Nothing besides a number belongs in the answer, which is how many lines of the listing contain the string "design".

Record set:
========================================================================

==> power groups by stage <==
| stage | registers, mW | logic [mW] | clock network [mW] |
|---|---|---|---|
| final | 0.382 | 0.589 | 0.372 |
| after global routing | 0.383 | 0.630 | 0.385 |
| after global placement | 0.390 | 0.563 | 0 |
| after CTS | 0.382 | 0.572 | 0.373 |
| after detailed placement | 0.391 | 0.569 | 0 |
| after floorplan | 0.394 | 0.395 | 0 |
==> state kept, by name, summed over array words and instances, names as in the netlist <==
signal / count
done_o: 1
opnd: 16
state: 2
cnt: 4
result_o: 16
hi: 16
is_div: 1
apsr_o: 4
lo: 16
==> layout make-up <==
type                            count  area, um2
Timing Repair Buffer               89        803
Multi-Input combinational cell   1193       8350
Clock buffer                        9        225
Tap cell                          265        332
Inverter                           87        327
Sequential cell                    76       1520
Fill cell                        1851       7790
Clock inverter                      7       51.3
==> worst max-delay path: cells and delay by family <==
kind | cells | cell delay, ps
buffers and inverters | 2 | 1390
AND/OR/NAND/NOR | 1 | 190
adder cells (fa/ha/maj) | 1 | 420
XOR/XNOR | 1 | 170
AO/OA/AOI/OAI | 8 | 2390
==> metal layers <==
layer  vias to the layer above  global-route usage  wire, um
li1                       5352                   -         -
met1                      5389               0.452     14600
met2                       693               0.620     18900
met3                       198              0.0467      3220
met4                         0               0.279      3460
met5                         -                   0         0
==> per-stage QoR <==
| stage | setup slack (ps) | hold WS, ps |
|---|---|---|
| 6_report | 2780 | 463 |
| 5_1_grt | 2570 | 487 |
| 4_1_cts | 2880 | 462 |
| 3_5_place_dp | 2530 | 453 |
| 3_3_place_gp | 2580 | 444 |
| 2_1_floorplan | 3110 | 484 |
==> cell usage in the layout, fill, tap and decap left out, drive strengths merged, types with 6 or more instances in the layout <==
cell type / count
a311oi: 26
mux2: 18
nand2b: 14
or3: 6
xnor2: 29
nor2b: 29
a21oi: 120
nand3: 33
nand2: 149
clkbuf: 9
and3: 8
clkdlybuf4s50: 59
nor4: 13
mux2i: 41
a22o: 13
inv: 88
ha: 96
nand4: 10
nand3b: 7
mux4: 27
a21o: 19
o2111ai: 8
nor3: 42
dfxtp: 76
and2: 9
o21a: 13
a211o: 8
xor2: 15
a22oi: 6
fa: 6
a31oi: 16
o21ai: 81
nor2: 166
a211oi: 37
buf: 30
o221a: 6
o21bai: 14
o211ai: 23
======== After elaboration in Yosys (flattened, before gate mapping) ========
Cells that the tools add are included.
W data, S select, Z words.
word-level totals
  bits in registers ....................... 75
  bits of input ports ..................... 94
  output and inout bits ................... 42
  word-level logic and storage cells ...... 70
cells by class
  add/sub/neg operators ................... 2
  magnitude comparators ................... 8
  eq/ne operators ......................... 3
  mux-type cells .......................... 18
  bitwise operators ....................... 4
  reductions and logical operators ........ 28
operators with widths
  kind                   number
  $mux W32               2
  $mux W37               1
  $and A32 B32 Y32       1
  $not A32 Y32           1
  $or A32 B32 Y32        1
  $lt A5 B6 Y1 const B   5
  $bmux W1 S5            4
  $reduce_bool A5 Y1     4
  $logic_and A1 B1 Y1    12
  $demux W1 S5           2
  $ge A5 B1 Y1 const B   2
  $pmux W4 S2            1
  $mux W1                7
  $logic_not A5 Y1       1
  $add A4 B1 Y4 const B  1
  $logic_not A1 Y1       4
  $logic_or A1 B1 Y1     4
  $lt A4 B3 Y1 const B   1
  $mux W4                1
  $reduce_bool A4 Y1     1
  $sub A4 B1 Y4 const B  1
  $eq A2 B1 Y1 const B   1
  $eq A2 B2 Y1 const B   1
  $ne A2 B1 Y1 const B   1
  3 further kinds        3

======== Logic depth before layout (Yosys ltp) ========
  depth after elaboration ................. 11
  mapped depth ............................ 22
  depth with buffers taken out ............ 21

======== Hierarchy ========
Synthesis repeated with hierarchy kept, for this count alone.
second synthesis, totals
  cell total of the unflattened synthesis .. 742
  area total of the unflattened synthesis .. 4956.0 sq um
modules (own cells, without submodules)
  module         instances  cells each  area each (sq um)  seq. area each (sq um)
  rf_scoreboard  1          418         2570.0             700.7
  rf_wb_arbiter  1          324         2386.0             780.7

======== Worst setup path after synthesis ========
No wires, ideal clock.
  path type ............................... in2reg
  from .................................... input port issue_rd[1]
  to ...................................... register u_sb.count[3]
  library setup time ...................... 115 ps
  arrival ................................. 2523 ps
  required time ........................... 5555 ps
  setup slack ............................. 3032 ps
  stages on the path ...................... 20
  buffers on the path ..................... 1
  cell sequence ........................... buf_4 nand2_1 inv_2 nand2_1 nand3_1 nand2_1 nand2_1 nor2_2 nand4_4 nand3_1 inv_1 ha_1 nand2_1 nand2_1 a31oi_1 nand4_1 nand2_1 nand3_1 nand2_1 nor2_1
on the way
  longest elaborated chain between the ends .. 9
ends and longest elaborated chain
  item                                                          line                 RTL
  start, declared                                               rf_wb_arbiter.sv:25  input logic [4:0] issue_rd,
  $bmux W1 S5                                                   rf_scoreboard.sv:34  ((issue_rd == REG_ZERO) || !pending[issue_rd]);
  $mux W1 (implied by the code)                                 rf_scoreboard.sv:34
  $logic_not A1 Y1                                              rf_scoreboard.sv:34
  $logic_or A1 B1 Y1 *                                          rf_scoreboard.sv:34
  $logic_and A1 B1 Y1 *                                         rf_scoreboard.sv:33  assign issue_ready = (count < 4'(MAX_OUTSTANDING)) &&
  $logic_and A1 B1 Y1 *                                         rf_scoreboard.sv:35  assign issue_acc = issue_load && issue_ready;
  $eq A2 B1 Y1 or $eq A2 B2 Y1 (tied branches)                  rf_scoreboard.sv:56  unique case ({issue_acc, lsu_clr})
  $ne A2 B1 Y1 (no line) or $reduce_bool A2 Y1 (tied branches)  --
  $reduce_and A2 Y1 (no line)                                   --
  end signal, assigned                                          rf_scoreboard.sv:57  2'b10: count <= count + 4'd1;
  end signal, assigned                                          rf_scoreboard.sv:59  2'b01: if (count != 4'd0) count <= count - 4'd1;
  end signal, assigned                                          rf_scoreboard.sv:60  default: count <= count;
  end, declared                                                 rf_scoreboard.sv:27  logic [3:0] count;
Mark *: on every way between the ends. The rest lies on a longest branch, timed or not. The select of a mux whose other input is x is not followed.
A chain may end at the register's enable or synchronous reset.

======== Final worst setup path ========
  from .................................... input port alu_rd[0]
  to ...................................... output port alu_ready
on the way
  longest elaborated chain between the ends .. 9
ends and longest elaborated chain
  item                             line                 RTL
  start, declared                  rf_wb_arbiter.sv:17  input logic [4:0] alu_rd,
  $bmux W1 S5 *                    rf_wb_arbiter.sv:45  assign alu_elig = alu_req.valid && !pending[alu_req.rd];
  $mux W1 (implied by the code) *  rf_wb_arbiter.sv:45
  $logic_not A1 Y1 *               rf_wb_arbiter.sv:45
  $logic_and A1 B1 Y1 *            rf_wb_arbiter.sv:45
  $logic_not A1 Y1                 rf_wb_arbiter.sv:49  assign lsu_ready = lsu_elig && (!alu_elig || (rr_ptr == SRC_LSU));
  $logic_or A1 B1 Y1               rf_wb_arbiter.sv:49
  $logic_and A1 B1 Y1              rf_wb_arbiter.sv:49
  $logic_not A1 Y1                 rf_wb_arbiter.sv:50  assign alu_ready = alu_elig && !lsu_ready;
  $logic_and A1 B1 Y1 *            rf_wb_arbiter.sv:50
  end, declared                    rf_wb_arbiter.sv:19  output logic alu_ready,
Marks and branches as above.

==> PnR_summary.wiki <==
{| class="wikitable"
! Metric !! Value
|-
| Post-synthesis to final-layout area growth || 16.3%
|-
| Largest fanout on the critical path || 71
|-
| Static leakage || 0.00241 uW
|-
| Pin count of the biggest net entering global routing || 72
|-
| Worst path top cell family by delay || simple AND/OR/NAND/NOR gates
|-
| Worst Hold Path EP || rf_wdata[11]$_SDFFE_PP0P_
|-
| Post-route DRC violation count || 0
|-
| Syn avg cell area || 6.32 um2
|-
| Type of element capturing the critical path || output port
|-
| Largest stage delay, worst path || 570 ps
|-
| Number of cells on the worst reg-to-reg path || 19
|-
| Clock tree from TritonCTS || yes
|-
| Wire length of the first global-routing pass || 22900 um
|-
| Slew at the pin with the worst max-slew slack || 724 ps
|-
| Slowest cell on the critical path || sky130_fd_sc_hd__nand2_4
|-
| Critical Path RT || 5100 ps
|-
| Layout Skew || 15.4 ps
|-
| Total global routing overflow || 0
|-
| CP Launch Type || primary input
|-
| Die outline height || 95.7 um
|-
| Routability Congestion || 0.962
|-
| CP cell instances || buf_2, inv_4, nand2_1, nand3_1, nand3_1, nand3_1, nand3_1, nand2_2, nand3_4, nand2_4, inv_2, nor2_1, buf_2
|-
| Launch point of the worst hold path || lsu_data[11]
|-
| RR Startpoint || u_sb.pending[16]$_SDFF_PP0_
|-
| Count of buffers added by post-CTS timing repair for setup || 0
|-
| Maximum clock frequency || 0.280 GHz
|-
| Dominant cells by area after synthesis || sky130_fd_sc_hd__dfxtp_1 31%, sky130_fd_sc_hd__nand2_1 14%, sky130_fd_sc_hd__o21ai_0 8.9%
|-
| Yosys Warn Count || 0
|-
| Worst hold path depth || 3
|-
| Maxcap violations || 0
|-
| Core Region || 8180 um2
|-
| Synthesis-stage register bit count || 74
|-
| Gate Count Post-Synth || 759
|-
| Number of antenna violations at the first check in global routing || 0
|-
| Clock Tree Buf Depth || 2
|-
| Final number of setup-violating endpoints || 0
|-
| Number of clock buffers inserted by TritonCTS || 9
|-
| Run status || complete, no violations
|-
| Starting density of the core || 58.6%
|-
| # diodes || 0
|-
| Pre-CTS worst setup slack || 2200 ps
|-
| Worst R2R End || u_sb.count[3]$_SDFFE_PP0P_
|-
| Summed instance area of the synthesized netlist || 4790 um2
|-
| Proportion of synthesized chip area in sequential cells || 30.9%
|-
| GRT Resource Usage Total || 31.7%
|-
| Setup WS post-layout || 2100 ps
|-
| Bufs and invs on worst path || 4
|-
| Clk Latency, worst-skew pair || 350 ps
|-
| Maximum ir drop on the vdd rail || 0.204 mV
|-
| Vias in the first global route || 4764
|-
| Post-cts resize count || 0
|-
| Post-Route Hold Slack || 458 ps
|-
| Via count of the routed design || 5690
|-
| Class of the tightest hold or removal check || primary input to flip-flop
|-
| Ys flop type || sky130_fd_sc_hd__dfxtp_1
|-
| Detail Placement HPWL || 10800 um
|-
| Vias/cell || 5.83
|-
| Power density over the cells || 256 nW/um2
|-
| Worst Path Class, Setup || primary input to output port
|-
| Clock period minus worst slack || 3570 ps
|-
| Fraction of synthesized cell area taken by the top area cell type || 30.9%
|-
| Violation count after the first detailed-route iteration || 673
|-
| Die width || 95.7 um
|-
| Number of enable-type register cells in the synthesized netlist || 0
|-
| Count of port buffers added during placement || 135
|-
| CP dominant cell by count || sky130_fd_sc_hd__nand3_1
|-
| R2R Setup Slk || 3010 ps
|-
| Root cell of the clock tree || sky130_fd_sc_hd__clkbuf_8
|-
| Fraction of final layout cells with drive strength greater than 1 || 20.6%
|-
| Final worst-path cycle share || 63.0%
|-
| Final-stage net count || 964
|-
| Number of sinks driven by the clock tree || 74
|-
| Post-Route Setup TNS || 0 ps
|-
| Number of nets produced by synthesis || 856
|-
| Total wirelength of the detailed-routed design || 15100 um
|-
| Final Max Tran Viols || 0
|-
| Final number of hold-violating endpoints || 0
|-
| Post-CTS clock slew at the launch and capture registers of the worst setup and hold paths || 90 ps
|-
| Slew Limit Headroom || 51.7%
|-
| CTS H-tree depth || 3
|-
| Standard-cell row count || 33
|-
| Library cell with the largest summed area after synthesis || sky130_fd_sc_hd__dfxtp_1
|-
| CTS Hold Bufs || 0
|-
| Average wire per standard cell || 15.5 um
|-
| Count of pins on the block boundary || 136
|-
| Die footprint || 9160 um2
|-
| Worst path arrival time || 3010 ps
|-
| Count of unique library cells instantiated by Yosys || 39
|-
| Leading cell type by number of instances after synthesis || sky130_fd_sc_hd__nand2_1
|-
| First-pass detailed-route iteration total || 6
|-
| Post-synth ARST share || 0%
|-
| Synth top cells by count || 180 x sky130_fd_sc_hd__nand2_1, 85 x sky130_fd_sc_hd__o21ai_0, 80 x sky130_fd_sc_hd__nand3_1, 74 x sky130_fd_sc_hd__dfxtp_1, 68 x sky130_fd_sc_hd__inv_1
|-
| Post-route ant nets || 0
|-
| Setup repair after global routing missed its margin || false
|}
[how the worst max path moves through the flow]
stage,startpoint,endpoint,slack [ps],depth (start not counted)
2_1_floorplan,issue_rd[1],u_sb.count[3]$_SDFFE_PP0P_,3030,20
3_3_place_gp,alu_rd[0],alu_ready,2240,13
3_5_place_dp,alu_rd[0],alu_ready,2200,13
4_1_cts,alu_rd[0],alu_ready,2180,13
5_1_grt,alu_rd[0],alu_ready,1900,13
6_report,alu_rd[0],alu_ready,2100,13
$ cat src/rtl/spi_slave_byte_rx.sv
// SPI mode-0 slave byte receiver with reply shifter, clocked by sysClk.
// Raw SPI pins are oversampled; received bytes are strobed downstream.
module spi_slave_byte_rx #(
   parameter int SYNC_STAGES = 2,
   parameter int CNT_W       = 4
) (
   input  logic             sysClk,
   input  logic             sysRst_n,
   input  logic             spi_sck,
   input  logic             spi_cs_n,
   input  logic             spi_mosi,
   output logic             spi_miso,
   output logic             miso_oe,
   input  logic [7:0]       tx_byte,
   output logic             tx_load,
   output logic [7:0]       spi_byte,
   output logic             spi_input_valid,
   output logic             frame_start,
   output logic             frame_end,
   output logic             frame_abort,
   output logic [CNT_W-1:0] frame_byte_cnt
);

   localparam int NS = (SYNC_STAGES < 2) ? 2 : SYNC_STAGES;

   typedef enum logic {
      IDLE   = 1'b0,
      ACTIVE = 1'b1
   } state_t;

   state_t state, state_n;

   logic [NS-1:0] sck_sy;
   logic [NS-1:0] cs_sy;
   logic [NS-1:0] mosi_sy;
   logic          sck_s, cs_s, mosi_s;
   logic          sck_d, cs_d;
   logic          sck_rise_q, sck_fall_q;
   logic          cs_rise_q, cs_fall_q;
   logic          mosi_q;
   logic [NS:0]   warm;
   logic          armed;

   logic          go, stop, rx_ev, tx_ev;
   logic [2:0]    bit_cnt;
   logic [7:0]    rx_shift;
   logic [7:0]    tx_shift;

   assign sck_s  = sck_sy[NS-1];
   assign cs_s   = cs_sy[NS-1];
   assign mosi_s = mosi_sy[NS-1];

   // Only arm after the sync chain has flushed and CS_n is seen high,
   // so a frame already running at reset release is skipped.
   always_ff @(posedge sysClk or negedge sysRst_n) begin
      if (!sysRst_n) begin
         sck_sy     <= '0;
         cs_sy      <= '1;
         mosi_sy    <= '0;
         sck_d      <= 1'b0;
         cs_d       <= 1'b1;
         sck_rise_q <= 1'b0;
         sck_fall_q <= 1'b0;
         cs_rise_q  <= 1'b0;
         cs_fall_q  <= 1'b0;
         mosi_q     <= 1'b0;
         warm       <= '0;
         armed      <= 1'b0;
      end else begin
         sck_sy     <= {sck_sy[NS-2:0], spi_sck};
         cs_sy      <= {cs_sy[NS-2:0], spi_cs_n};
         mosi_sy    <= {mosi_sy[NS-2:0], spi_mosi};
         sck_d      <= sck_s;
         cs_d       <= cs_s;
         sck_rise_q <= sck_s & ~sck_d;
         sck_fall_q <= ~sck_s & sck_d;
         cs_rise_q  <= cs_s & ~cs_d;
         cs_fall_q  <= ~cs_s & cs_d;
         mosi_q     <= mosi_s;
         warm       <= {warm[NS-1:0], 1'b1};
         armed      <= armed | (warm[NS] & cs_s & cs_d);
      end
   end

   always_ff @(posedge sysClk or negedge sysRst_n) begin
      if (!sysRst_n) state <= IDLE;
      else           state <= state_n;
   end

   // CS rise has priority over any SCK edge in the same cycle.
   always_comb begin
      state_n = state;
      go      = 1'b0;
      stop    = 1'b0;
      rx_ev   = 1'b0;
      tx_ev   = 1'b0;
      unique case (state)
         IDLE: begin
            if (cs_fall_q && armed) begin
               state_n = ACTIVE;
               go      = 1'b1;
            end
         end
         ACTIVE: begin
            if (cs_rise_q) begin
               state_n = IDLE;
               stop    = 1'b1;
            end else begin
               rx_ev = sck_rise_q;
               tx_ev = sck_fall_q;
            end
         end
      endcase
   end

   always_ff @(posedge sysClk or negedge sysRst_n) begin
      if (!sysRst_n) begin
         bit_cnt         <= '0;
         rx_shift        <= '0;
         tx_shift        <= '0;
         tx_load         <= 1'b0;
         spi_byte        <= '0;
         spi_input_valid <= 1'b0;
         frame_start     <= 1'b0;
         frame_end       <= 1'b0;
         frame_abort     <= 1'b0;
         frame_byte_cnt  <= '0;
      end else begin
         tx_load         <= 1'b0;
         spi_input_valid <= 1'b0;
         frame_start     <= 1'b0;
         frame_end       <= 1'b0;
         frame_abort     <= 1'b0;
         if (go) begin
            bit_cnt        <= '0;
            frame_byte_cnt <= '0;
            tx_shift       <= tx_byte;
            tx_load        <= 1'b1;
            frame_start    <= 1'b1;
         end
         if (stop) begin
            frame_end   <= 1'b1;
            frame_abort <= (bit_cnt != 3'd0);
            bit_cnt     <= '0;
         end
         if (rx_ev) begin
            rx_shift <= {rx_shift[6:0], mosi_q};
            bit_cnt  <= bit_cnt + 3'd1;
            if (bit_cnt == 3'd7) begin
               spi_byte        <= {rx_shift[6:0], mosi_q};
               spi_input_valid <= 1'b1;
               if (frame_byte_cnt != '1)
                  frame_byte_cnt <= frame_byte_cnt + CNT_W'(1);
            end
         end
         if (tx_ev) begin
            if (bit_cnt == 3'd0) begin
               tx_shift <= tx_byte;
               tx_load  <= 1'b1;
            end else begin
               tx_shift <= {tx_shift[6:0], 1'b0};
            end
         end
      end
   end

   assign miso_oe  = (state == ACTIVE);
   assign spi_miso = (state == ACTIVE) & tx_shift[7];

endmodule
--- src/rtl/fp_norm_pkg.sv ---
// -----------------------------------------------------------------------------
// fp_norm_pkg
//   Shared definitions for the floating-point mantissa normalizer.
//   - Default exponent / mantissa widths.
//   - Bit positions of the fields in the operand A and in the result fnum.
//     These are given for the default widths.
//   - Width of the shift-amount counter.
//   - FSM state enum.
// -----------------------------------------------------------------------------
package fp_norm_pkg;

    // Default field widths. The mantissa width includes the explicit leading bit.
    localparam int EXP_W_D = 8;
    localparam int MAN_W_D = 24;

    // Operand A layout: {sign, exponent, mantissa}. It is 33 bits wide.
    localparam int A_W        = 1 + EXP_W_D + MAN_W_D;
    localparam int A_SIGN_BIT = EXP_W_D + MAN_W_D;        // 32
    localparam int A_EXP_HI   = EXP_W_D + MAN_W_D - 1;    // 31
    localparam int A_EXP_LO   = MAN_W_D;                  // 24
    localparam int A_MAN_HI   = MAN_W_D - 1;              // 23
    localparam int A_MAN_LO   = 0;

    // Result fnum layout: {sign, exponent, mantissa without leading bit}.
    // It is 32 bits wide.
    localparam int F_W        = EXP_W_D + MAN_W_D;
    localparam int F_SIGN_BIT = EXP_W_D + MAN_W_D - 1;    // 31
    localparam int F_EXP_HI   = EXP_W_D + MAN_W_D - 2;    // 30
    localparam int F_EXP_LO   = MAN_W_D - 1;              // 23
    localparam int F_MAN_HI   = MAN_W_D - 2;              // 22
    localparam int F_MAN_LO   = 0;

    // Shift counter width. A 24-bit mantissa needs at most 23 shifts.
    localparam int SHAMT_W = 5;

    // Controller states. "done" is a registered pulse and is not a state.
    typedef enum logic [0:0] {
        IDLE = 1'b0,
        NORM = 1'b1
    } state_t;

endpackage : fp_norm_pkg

========================================================================

Exercise solution: 2